Dear Inner Circle,
Being wrong has never been so sweet. Coca-Cola approached us to say that they were going to auction their iconic sign at the top of Kings Cross and donate the money to Wayside. I loved the gesture but couldn’t hide my scepticism about people paying money for a bit of an old sign. Getting into the spirit of the best intentions coming from the people at Coke, I started to tell people that we might benefit to the tune of $10,000 if all went well. When a text came one evening this week to tell me that they’d raised $100,700, I thought there had been a mistake. To say the least, we’re grateful to the good people at Coke and to all the people who paid money to buy a part of the old sign. When speaking publically, most people want to hear of our work, but with 90% of our funding coming from non-government sources, there is a story to be told about outrageous ideas, breathtaking generosity and faithful regular giving that keeps us doing what we do
What could be more powerful than a eulogy delivered from a mother’s torn heart. This week we buried a young man. We saw slides of a little boy in a healthy, happy family.

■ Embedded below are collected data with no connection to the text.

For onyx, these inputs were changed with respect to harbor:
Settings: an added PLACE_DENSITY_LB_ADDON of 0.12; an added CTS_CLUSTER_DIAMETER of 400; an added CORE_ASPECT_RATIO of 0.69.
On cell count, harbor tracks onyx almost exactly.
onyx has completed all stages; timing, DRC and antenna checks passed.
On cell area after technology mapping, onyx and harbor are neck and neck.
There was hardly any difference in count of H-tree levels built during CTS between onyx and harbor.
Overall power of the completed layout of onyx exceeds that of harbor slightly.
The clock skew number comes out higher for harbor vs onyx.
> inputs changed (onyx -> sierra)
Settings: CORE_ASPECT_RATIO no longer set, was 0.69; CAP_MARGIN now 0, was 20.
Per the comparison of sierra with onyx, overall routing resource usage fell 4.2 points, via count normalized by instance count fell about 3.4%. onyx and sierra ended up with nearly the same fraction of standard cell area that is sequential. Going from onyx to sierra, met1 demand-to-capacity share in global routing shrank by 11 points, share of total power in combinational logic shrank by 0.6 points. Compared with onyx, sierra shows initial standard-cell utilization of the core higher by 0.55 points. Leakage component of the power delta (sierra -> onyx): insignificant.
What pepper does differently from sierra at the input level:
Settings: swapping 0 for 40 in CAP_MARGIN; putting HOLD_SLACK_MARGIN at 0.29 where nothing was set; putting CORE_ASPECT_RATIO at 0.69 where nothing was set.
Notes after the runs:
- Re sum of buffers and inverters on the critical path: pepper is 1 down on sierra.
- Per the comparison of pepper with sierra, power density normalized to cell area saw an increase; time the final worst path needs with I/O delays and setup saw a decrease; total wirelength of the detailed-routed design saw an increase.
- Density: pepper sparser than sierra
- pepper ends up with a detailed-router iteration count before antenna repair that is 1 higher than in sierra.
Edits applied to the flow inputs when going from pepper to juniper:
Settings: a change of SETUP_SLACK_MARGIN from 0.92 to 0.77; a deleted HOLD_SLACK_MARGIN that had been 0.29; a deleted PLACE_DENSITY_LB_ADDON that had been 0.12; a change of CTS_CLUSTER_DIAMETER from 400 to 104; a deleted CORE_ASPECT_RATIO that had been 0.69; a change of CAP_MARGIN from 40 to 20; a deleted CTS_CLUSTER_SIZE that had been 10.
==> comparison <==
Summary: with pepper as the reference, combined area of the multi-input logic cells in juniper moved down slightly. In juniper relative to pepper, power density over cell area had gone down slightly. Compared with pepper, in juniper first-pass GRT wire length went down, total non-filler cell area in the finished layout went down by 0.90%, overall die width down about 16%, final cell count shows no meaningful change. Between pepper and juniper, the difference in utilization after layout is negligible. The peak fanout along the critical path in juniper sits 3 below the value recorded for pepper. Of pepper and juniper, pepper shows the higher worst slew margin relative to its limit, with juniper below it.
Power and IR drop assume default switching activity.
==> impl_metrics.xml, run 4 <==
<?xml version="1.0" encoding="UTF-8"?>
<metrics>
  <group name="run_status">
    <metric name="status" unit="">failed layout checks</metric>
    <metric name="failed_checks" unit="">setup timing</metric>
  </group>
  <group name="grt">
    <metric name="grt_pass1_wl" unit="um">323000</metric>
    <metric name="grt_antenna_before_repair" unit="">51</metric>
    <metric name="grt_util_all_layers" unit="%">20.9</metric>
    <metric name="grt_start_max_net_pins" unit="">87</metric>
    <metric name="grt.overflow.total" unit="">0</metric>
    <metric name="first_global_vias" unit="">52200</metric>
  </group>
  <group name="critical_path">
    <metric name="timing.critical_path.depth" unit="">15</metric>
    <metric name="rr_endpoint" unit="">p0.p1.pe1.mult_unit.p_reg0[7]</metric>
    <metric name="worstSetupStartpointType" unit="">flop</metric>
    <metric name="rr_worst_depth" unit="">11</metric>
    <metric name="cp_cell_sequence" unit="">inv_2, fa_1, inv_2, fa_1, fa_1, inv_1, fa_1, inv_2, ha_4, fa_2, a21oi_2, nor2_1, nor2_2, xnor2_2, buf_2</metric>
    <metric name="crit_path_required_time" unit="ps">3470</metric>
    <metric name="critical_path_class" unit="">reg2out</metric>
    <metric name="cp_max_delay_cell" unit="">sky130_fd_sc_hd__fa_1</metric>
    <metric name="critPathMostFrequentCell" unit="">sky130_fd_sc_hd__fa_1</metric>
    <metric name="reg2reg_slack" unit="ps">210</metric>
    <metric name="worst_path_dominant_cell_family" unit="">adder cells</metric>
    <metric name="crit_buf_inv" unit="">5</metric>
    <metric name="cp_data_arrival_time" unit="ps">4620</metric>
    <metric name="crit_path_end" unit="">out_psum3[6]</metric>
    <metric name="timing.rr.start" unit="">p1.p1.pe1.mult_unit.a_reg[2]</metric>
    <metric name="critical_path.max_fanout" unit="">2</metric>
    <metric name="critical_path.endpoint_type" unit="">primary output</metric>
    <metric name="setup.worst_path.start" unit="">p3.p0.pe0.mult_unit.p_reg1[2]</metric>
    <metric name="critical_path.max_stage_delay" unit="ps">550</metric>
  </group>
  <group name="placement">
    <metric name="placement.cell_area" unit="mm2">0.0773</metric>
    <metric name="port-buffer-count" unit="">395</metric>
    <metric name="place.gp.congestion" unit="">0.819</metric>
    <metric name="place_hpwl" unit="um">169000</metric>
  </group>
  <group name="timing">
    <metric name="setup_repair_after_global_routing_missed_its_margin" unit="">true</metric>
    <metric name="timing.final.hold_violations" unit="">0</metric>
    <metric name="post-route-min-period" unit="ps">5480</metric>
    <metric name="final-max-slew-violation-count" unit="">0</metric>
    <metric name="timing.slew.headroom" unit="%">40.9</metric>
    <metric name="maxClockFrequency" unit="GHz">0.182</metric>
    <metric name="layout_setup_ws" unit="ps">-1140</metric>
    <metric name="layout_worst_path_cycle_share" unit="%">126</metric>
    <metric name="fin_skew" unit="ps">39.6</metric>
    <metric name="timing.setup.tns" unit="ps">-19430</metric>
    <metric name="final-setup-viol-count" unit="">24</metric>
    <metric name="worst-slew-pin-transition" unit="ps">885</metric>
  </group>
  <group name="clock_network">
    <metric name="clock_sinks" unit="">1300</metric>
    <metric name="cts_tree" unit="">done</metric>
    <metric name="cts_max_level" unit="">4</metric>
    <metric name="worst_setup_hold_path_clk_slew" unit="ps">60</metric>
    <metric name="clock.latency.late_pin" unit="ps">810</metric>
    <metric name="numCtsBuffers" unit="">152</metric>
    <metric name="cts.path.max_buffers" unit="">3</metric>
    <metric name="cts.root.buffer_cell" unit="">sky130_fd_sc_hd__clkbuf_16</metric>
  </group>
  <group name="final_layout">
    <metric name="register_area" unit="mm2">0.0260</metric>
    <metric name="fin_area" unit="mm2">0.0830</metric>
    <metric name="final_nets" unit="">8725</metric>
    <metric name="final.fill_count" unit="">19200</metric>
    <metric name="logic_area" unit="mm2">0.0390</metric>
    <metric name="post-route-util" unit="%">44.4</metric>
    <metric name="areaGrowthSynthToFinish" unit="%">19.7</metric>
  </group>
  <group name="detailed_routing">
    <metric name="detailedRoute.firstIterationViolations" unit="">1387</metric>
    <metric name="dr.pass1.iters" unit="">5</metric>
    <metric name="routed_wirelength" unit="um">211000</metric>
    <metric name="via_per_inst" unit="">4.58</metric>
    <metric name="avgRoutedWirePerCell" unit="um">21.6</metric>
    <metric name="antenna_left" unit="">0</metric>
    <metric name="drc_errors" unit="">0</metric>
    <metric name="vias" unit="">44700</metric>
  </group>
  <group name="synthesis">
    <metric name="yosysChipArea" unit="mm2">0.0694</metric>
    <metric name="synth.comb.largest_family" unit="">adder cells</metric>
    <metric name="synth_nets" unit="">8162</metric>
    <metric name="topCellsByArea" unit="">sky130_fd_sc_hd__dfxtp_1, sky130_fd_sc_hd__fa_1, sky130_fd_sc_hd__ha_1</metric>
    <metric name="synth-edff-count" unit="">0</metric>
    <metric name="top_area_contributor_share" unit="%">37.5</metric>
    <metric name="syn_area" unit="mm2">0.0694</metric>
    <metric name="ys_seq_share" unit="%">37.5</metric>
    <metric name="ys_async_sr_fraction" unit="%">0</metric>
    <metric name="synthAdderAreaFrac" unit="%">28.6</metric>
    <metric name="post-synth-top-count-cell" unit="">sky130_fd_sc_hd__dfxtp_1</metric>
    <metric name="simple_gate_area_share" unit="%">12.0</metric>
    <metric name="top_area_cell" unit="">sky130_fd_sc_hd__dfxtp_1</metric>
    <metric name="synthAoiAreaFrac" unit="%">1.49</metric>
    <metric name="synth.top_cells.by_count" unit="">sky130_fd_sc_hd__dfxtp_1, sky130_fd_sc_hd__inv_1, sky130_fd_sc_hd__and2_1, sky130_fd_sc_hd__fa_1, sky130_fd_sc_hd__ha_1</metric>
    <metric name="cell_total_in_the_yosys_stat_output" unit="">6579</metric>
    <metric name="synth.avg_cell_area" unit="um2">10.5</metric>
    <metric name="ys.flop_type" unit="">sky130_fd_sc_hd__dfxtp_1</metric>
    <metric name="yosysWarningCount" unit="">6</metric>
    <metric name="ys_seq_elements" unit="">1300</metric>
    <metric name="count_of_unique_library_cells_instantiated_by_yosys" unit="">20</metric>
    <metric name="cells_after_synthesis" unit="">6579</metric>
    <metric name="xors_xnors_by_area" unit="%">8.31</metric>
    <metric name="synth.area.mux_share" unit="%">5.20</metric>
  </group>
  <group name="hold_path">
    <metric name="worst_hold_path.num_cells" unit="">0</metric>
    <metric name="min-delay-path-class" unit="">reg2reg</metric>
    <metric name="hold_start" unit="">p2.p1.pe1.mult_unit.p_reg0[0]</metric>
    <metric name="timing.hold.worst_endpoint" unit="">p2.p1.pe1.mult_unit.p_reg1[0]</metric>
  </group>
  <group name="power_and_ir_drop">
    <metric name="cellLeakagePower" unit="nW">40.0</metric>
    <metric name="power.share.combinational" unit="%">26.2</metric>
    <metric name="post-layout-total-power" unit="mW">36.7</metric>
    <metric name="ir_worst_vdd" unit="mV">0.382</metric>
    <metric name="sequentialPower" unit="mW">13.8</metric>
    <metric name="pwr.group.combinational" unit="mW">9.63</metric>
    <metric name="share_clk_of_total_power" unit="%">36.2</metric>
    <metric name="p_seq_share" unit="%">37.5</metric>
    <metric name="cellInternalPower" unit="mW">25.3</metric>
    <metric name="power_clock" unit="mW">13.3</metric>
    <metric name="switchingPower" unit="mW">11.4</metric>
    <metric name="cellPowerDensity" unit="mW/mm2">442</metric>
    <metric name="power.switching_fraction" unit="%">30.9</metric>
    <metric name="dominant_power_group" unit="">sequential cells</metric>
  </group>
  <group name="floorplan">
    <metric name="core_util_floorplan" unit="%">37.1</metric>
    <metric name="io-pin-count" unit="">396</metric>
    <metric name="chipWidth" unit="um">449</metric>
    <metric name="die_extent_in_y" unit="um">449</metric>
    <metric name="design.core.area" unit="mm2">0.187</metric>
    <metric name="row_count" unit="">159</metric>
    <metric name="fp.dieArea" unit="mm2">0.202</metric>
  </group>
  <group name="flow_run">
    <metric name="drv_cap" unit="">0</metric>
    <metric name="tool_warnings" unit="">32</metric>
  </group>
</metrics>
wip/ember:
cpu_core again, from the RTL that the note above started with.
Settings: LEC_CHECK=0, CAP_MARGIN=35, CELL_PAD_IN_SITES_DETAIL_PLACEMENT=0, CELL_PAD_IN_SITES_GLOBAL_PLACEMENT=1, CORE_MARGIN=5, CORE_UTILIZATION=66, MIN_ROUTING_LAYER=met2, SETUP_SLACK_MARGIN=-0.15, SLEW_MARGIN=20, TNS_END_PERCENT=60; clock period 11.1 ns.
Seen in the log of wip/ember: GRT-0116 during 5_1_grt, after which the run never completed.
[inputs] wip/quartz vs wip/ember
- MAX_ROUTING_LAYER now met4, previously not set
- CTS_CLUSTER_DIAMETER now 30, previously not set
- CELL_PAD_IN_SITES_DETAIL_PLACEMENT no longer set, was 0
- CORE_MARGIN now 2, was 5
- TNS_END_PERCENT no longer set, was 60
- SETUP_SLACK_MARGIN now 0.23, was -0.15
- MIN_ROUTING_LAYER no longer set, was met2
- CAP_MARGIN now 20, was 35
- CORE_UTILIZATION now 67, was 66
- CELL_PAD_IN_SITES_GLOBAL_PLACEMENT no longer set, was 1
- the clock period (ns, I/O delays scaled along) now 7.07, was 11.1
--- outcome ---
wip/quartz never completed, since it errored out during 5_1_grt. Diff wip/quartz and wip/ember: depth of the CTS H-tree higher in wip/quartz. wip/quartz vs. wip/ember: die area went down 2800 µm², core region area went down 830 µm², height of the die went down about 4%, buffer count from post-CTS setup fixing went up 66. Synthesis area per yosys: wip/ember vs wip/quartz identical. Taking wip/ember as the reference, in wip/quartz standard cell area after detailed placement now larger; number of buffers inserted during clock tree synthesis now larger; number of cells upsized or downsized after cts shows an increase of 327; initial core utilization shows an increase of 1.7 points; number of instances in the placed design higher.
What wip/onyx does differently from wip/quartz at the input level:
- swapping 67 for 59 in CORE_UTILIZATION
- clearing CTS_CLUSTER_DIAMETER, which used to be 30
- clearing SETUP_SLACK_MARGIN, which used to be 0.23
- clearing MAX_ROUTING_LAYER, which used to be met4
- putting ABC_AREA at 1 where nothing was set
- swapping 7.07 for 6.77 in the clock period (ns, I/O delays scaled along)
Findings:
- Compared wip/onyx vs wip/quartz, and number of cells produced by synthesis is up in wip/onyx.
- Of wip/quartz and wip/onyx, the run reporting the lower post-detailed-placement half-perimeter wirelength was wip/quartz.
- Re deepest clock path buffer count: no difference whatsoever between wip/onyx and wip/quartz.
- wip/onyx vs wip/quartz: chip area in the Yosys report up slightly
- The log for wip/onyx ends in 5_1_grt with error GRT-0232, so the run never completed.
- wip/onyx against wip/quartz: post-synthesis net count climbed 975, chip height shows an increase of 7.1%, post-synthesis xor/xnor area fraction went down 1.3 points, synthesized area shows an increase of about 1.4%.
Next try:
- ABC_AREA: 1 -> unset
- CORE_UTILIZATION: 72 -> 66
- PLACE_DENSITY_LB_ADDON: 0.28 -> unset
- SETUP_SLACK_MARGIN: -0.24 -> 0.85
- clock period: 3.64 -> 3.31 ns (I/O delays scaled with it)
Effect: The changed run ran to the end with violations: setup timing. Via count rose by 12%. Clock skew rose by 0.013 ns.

He was well provided for and surrounded by plenty of loving family. Something went wrong that shattered this young boy who spent the rest of his short life seeking what comfort and anesthetic that drugs could provide. His Mum said, “No life is wasted and there was nothing wasteful about my boy. He was here, and we’re all better people because he was here.” Just minutes ago I finished another meeting with a family to arrange the funeral for their young bloke. The endless stream of funerals that are a feature of life at Wayside do make our way heavy at times, but that is not to say, depressing. There are few honours like the trust given to us to stand with family and friends when the storm of grief is raging. Helping people give expression to the inexpressible means we are often part of a family’s defining, epoch-making history.